Given entries START
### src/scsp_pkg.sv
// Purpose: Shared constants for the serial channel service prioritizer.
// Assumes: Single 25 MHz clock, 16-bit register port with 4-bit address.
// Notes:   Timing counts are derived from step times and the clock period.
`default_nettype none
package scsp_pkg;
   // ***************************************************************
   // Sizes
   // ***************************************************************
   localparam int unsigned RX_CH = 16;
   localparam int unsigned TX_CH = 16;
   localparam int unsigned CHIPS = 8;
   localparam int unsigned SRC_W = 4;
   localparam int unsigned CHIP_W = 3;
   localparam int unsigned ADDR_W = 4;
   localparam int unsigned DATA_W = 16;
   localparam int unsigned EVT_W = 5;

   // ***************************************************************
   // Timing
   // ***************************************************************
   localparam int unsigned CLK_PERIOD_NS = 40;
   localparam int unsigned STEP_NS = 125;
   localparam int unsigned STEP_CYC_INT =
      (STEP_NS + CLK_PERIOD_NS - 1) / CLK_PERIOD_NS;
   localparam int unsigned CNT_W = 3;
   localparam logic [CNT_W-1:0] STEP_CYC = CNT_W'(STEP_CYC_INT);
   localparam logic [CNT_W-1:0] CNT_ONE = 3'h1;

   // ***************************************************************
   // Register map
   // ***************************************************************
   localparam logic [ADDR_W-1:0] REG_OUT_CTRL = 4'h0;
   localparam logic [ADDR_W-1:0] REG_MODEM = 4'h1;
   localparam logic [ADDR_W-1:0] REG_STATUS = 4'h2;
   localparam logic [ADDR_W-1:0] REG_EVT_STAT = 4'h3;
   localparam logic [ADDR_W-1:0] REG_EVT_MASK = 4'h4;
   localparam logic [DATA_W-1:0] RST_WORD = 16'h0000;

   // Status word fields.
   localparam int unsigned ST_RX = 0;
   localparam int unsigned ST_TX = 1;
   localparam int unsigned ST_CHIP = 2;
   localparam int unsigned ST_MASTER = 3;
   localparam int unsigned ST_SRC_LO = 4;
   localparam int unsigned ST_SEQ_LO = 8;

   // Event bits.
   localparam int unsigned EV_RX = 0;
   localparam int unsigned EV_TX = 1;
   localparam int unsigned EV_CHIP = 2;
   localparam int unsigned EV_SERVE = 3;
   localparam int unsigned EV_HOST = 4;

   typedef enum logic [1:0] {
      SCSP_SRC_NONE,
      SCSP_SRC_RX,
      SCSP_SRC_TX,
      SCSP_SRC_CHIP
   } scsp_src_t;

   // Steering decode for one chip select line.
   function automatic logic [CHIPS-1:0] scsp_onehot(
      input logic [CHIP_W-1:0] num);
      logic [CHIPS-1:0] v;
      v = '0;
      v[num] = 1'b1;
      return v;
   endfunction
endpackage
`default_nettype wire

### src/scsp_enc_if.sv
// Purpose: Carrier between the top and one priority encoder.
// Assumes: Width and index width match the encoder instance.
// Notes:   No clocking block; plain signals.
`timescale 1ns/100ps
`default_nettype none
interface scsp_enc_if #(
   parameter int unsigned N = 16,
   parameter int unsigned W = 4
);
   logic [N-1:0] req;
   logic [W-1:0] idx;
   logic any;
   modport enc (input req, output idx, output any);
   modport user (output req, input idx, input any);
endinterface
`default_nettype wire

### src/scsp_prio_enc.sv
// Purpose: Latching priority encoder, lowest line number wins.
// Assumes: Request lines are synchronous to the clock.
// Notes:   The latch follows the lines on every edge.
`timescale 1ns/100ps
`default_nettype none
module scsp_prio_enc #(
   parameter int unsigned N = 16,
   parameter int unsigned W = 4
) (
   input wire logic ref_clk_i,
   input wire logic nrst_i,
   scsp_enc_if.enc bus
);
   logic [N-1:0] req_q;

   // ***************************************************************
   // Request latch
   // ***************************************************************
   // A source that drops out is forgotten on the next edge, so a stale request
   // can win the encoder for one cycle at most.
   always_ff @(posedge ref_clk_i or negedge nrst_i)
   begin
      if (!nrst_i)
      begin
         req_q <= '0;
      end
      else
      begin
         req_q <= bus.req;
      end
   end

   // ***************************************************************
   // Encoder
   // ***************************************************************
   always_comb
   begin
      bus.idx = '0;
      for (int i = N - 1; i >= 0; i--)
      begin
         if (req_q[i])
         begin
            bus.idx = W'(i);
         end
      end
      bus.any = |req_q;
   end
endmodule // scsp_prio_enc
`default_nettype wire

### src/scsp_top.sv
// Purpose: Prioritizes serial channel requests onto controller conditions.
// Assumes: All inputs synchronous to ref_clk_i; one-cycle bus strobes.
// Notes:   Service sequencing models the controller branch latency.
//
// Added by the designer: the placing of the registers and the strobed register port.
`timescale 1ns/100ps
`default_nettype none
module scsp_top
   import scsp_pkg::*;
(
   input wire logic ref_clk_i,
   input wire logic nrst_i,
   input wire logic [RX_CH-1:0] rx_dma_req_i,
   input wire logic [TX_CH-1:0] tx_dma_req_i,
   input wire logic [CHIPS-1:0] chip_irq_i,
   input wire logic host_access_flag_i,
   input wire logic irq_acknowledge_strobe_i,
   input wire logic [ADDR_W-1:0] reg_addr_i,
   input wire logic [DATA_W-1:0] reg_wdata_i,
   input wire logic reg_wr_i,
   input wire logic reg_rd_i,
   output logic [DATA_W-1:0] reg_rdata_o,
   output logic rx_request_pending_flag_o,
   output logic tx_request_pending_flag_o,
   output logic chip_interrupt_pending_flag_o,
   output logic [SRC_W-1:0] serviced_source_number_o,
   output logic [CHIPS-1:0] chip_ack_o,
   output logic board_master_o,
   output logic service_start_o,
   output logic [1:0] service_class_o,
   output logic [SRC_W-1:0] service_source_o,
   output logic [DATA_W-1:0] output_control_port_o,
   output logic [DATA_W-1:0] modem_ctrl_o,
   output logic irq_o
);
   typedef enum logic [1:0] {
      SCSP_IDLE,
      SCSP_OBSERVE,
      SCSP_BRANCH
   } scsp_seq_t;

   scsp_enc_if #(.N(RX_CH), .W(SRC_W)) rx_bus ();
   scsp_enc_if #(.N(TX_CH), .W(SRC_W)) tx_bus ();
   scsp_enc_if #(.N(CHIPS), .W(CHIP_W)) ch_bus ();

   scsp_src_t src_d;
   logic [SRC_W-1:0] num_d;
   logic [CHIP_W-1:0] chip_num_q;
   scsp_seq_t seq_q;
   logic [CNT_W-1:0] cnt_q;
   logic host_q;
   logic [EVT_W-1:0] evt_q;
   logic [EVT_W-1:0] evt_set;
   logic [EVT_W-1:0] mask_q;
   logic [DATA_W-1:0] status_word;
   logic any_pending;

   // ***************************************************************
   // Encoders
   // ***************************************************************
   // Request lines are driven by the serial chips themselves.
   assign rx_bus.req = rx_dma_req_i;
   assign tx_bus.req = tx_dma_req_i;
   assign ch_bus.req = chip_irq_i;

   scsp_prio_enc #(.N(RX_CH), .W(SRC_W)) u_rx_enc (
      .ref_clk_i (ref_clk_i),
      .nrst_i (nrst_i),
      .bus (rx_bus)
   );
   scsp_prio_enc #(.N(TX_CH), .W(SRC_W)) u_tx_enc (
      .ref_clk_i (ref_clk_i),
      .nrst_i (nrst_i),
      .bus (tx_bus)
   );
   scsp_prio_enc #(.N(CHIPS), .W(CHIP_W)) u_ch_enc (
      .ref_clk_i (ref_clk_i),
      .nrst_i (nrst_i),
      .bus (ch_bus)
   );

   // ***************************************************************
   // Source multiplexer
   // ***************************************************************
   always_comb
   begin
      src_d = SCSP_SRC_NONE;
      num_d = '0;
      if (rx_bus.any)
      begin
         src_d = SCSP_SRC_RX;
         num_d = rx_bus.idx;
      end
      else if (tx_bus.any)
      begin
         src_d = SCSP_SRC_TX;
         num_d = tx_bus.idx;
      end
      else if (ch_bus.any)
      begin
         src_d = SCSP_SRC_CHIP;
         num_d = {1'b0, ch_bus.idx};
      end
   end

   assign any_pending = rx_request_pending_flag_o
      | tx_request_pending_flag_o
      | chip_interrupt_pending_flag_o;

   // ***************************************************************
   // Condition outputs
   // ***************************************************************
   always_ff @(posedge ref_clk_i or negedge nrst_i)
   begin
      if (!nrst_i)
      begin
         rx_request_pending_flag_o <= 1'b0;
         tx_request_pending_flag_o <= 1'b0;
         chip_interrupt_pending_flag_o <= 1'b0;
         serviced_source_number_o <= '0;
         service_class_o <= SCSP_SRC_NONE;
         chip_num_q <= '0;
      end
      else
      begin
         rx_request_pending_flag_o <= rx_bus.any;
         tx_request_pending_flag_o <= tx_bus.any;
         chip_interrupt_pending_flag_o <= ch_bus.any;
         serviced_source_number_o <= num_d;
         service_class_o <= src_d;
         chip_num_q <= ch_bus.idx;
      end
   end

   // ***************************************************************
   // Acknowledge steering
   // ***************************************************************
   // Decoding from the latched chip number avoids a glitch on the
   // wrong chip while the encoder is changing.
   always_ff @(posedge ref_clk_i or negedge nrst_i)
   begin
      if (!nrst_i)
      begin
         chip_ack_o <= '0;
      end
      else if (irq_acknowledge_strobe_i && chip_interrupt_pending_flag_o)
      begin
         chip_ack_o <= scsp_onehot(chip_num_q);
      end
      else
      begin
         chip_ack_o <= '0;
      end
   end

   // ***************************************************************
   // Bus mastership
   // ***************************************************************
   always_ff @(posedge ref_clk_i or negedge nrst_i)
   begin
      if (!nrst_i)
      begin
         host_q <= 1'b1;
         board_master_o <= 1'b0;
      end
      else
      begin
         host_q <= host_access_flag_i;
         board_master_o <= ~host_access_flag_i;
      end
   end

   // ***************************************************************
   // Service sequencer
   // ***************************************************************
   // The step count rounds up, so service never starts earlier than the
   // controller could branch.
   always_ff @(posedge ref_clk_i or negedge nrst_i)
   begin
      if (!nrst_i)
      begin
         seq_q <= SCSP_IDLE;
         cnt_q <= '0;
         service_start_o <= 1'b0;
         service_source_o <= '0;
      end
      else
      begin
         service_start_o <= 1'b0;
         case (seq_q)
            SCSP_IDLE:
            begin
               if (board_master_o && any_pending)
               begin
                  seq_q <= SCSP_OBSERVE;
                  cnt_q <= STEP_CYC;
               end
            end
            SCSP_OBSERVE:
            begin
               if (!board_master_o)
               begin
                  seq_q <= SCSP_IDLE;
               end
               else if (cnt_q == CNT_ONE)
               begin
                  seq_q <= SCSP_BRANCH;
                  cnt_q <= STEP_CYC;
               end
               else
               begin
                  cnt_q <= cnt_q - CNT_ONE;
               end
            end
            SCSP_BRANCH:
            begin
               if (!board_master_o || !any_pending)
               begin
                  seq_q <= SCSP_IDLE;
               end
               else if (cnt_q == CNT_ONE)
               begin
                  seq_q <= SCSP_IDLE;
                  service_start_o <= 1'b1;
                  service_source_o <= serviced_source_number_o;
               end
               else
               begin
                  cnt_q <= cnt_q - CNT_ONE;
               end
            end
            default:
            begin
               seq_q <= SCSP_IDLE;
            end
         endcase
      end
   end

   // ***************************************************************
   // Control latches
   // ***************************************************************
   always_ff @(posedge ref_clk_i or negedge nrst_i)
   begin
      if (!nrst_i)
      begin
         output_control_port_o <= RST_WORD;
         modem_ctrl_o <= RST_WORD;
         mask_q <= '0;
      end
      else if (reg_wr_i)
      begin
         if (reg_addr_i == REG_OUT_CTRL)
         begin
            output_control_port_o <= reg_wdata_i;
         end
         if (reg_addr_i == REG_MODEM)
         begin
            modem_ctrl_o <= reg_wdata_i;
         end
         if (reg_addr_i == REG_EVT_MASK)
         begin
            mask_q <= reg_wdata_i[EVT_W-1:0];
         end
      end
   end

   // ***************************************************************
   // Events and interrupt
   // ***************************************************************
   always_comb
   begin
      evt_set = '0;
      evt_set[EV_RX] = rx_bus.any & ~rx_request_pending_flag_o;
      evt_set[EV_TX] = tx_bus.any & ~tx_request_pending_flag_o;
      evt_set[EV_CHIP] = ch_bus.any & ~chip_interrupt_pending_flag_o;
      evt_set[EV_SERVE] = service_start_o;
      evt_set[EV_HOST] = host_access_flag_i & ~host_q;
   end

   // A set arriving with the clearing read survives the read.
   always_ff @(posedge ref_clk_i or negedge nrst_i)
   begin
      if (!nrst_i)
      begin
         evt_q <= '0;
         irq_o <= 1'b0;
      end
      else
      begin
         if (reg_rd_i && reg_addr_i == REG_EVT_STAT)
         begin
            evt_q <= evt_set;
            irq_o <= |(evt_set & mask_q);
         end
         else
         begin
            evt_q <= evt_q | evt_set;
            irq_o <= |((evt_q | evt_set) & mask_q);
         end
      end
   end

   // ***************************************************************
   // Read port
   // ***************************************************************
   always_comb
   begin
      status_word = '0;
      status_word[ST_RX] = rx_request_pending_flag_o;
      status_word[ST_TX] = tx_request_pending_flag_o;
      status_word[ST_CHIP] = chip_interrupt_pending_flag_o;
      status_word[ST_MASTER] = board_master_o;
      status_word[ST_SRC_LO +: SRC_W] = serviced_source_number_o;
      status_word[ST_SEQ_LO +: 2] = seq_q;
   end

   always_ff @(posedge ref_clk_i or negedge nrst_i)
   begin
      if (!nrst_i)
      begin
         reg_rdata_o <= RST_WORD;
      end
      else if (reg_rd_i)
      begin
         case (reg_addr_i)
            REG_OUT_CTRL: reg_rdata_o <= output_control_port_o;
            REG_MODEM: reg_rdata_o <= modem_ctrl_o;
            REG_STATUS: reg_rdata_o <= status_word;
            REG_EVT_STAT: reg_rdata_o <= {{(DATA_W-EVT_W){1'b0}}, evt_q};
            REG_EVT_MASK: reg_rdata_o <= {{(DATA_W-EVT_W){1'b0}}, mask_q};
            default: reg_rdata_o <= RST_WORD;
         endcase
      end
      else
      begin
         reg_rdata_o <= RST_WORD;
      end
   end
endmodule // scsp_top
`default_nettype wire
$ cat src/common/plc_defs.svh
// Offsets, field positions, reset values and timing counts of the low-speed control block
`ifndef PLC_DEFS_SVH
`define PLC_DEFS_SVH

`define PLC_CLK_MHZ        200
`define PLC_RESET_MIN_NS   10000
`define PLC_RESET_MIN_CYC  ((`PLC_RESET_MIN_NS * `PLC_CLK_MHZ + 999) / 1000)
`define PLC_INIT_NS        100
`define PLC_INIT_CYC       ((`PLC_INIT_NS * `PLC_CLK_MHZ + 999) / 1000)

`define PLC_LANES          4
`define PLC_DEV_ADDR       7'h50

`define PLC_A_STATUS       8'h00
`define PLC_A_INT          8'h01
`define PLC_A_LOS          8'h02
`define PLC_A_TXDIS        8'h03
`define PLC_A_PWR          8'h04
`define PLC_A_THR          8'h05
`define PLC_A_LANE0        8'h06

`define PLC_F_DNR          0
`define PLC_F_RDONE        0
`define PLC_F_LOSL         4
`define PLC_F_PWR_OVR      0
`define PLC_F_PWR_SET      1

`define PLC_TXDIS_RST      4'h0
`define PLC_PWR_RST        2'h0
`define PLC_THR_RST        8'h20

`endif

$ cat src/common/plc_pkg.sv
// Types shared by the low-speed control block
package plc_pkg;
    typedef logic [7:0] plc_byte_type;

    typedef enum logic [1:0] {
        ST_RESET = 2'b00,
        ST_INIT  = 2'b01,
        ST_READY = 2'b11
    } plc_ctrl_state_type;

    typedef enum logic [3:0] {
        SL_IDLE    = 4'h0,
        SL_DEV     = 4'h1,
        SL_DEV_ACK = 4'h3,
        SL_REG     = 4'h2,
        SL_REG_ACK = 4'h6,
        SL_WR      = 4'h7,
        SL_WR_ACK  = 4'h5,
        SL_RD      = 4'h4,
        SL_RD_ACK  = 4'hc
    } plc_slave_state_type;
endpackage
Given entries END
■ **Assignment**
Where the string "priority" appears in a line of the entries above, return that line.

■ **Output of the task**
// Purpose: Carrier between the top and one priority encoder.
// Purpose: Latching priority encoder, lowest line number wins.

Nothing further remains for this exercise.